ABOUT THIS TASK: Report how many lines below contain the word "Largest". Write only that number.

━━━━━ PROVIDED RECORDS

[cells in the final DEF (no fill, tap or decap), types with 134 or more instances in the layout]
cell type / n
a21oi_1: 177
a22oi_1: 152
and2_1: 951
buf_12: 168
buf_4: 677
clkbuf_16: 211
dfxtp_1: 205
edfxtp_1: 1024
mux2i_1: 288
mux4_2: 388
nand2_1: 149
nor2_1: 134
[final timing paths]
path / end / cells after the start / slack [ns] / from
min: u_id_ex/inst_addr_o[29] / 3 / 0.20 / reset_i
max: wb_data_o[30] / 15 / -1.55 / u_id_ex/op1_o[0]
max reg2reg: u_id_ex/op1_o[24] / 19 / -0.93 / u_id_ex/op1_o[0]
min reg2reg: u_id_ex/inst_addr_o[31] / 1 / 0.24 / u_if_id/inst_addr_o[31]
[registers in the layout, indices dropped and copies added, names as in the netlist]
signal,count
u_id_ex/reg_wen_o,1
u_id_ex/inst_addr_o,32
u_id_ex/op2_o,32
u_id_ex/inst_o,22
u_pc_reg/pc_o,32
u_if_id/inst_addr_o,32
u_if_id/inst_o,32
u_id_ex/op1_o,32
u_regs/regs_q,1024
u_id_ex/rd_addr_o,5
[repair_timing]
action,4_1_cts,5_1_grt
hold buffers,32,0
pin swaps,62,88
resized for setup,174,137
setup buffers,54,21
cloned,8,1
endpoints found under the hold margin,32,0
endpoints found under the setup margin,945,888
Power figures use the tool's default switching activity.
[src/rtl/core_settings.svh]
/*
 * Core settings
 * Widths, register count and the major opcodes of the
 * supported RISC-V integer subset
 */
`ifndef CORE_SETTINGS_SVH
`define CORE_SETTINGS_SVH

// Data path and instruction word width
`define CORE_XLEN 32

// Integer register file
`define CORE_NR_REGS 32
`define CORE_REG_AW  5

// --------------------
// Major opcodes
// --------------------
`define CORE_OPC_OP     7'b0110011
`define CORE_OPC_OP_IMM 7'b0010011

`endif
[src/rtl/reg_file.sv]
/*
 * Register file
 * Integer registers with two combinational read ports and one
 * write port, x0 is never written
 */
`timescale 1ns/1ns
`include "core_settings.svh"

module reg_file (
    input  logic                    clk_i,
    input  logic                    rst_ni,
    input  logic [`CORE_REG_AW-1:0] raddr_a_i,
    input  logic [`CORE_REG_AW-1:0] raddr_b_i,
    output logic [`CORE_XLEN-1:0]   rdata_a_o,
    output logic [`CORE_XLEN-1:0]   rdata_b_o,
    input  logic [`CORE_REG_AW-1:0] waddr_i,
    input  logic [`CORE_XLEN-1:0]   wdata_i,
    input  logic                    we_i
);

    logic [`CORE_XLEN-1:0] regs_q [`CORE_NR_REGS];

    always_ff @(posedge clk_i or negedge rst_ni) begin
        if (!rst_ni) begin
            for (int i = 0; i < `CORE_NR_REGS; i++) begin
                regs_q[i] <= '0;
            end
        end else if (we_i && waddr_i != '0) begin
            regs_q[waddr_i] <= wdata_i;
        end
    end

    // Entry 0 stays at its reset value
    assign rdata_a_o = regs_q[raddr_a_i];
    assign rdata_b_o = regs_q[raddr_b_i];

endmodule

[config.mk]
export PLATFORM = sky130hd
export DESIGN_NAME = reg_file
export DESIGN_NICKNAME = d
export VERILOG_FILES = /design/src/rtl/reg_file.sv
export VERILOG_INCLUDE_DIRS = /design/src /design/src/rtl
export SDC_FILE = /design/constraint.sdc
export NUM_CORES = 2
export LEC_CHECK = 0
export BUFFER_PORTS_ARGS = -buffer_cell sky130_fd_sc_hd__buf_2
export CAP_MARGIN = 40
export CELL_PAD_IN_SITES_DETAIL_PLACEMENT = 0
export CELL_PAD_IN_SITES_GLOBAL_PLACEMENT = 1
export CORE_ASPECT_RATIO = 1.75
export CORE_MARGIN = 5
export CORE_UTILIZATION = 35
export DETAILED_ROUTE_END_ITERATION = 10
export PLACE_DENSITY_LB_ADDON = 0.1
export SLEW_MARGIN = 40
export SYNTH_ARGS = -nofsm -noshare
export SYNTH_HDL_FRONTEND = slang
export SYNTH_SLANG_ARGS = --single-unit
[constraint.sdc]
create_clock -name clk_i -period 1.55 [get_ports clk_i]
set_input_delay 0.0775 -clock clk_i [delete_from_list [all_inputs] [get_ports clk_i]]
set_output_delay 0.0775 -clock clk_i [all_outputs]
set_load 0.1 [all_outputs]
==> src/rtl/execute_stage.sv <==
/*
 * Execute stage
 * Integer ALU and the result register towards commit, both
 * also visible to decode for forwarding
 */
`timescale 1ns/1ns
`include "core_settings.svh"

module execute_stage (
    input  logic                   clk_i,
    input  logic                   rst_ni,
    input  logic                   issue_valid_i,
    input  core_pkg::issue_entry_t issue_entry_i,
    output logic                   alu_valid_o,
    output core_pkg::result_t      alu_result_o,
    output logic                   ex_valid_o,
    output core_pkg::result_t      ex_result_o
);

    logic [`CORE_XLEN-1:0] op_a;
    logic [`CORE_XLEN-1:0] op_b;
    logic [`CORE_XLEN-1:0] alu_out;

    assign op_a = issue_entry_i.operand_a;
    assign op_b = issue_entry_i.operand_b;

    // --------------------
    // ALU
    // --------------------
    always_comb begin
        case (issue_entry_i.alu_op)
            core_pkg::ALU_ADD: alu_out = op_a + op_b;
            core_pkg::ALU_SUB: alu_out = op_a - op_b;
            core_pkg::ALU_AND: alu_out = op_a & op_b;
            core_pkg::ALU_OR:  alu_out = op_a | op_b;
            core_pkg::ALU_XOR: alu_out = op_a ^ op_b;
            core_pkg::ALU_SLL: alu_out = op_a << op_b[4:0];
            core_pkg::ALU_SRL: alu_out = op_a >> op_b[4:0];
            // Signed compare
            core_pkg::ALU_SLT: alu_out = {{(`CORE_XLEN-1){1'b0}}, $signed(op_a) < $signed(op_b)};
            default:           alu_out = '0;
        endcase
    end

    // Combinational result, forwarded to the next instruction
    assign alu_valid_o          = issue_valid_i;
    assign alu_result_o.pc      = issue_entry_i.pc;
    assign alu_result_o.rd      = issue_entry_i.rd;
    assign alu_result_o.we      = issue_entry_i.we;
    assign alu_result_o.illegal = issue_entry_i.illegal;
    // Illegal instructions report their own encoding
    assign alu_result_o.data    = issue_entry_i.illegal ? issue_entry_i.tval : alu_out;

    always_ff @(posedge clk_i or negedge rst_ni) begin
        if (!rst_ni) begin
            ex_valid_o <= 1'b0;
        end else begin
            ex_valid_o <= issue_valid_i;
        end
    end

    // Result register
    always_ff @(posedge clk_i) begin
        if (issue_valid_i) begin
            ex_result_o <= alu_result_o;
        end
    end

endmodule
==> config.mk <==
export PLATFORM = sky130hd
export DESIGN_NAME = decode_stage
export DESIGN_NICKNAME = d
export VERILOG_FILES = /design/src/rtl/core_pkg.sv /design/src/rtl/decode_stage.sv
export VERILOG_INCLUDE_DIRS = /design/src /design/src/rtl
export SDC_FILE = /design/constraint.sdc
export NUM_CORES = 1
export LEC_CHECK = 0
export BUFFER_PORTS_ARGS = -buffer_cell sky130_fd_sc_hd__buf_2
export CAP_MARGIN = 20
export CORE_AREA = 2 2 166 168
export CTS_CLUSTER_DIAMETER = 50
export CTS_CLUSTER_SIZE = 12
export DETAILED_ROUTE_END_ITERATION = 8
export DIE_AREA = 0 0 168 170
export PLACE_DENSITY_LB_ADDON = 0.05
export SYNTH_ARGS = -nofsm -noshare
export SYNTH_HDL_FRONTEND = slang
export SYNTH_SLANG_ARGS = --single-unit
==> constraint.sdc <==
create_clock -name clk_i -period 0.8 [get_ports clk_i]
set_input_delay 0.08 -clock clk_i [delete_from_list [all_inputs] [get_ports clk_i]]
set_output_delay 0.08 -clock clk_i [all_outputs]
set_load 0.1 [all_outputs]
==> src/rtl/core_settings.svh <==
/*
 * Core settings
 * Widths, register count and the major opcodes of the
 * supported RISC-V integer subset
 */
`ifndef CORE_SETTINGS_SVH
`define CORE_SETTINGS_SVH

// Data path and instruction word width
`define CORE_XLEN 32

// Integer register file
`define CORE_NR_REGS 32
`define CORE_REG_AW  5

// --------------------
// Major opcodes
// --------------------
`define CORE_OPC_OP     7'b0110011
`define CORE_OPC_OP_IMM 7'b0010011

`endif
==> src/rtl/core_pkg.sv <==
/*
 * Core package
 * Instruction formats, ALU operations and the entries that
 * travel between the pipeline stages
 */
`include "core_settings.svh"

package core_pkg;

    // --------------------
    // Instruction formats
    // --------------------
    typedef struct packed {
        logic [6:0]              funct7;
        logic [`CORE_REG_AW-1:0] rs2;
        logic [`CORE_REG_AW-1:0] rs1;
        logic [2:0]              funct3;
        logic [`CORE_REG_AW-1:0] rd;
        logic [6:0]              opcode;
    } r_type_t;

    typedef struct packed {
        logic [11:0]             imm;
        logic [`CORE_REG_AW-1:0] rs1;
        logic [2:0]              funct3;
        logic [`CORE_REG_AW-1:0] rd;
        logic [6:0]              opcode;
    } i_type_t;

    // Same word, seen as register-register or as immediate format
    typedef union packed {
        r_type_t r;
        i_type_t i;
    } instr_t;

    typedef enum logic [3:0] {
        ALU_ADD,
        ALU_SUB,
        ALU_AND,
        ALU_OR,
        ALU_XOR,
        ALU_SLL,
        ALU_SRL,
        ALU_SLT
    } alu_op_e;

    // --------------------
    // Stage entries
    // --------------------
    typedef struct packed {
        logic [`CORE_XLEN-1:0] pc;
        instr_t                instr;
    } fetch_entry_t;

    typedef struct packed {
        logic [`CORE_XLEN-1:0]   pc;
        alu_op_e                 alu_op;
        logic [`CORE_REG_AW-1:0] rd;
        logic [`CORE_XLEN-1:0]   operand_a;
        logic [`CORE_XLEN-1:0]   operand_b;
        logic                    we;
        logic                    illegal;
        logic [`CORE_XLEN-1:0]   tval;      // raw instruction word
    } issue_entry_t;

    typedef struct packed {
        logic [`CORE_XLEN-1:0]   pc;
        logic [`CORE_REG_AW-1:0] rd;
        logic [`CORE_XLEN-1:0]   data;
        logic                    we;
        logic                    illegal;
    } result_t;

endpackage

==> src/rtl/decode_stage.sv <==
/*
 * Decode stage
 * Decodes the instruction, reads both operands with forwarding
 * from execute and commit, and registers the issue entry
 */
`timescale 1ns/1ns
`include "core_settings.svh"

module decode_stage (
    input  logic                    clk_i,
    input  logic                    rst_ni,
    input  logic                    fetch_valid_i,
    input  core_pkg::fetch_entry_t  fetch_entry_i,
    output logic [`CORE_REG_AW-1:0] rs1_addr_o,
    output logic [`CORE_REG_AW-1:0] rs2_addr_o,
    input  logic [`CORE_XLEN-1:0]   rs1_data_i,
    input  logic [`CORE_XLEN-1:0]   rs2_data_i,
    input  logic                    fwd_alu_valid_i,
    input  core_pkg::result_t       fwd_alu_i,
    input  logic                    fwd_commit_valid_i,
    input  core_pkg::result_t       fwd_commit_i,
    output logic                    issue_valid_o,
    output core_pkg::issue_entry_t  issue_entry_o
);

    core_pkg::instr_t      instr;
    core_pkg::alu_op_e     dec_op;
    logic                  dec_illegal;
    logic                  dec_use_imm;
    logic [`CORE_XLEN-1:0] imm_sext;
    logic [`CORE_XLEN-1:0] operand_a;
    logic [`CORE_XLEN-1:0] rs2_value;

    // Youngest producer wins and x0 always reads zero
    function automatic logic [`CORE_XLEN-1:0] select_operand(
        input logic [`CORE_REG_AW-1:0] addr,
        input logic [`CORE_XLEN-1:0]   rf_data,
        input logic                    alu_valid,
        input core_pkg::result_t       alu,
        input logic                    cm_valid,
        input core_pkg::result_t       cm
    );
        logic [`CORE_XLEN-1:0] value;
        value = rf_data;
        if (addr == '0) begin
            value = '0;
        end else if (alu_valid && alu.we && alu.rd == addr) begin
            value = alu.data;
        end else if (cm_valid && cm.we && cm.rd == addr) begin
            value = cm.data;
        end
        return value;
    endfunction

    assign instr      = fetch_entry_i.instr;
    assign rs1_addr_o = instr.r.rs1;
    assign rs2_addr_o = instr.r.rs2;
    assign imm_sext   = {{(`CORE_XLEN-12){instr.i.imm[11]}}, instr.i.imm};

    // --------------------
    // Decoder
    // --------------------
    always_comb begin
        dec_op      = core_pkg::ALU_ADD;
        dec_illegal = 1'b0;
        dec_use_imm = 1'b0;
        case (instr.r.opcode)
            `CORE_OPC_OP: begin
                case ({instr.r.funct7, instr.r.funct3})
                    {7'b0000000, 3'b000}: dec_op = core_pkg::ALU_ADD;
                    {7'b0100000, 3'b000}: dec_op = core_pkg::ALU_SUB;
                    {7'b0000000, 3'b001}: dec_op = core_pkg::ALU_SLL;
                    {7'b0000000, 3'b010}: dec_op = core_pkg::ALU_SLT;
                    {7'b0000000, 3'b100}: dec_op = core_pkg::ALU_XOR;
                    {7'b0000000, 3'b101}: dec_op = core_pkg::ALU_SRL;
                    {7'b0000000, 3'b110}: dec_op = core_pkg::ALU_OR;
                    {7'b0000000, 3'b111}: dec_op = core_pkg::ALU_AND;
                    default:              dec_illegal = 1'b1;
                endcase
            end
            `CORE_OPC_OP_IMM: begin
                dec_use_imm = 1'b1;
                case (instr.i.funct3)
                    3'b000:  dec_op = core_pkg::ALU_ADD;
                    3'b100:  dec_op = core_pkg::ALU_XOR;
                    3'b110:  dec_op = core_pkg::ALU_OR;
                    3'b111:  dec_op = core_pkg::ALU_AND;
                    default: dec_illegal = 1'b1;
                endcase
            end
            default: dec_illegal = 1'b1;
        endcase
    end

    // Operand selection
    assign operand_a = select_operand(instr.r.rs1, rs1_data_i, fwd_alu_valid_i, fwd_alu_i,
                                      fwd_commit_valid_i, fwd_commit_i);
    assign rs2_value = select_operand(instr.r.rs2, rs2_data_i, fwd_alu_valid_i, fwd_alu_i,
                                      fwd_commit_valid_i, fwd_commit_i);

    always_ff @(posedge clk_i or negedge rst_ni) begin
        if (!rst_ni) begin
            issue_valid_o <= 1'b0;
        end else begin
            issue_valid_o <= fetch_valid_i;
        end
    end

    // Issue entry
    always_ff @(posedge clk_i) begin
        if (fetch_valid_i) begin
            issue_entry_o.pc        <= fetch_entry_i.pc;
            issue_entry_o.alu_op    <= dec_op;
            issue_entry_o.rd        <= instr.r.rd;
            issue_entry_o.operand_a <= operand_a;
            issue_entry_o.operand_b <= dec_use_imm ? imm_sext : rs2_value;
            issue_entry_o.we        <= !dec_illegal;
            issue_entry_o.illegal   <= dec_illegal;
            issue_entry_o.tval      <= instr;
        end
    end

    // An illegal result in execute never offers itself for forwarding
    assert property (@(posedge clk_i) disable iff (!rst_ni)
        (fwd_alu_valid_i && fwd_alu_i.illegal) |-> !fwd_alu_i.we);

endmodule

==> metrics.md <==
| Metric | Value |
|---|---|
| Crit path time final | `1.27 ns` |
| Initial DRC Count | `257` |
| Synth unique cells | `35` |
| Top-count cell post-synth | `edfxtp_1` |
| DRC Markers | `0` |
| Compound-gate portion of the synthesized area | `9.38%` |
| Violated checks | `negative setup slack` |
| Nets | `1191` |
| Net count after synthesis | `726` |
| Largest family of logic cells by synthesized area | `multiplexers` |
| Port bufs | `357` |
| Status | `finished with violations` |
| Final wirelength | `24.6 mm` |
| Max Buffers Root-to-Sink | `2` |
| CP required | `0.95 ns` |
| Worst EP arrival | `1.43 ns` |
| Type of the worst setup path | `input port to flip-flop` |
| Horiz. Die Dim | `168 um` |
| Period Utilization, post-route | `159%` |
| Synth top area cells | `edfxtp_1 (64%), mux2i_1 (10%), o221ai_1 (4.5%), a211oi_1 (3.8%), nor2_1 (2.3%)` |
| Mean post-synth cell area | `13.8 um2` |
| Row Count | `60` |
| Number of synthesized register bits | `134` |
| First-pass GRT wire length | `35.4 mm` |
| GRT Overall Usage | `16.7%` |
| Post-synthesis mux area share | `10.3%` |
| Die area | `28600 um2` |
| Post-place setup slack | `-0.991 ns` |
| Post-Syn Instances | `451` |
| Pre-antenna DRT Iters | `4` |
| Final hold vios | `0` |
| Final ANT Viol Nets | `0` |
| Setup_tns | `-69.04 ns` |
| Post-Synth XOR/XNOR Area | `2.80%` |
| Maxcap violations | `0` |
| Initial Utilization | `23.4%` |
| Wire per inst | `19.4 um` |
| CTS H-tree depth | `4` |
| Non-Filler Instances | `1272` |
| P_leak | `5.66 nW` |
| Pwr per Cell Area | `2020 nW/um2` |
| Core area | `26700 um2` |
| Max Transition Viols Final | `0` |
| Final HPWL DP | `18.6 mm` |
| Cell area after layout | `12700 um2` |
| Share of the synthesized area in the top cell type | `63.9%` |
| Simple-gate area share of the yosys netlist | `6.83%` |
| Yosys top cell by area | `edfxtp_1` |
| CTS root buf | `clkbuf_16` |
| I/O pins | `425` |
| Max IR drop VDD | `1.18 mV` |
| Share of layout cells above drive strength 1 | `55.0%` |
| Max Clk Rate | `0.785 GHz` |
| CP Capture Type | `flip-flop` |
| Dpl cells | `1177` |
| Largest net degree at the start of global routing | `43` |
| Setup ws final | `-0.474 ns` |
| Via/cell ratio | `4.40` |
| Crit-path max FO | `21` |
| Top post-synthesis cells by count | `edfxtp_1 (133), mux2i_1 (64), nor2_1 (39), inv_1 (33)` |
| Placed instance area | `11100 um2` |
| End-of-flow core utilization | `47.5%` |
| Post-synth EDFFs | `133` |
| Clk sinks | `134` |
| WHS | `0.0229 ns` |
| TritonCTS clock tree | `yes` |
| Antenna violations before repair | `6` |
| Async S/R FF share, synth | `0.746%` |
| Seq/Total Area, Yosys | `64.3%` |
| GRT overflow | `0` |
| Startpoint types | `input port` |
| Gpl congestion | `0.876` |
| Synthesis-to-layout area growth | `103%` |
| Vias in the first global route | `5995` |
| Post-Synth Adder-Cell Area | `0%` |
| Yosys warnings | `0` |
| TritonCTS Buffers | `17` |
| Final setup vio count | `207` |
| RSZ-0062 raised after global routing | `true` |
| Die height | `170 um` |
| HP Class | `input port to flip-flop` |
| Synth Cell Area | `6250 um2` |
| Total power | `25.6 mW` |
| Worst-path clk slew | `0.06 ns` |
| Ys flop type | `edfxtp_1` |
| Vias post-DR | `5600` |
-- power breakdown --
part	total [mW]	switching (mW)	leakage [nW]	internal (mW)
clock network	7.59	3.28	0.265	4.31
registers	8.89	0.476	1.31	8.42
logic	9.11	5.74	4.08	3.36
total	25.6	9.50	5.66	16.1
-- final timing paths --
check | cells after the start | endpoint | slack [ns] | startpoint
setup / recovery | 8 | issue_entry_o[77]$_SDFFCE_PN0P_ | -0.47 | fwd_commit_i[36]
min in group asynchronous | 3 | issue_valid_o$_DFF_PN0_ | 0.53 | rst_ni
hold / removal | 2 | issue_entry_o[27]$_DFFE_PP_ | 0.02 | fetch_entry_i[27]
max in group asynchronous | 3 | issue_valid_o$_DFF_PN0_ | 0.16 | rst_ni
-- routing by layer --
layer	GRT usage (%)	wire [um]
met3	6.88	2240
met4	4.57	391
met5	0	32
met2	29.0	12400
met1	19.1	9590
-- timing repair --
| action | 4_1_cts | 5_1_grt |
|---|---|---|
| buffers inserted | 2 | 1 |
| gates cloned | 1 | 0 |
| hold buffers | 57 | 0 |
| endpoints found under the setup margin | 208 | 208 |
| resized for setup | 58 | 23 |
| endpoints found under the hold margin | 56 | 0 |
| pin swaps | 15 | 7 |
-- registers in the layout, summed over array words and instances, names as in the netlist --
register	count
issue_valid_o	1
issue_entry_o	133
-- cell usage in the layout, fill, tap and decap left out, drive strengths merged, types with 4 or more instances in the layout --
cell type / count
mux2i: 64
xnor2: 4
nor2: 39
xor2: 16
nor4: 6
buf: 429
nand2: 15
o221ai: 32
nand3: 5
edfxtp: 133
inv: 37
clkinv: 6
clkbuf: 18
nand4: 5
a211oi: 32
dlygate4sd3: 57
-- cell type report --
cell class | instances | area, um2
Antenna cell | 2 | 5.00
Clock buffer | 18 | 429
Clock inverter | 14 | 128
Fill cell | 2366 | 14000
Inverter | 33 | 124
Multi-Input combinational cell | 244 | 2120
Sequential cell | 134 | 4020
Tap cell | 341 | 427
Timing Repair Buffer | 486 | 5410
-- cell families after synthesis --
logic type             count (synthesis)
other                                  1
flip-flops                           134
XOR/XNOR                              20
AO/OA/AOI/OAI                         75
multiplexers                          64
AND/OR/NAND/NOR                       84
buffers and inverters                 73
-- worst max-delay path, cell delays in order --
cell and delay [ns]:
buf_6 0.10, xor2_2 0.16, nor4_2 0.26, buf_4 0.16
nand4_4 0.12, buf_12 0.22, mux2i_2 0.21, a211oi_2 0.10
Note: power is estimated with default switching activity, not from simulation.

━━━━━━━━━━

ANSWER BELOW: 2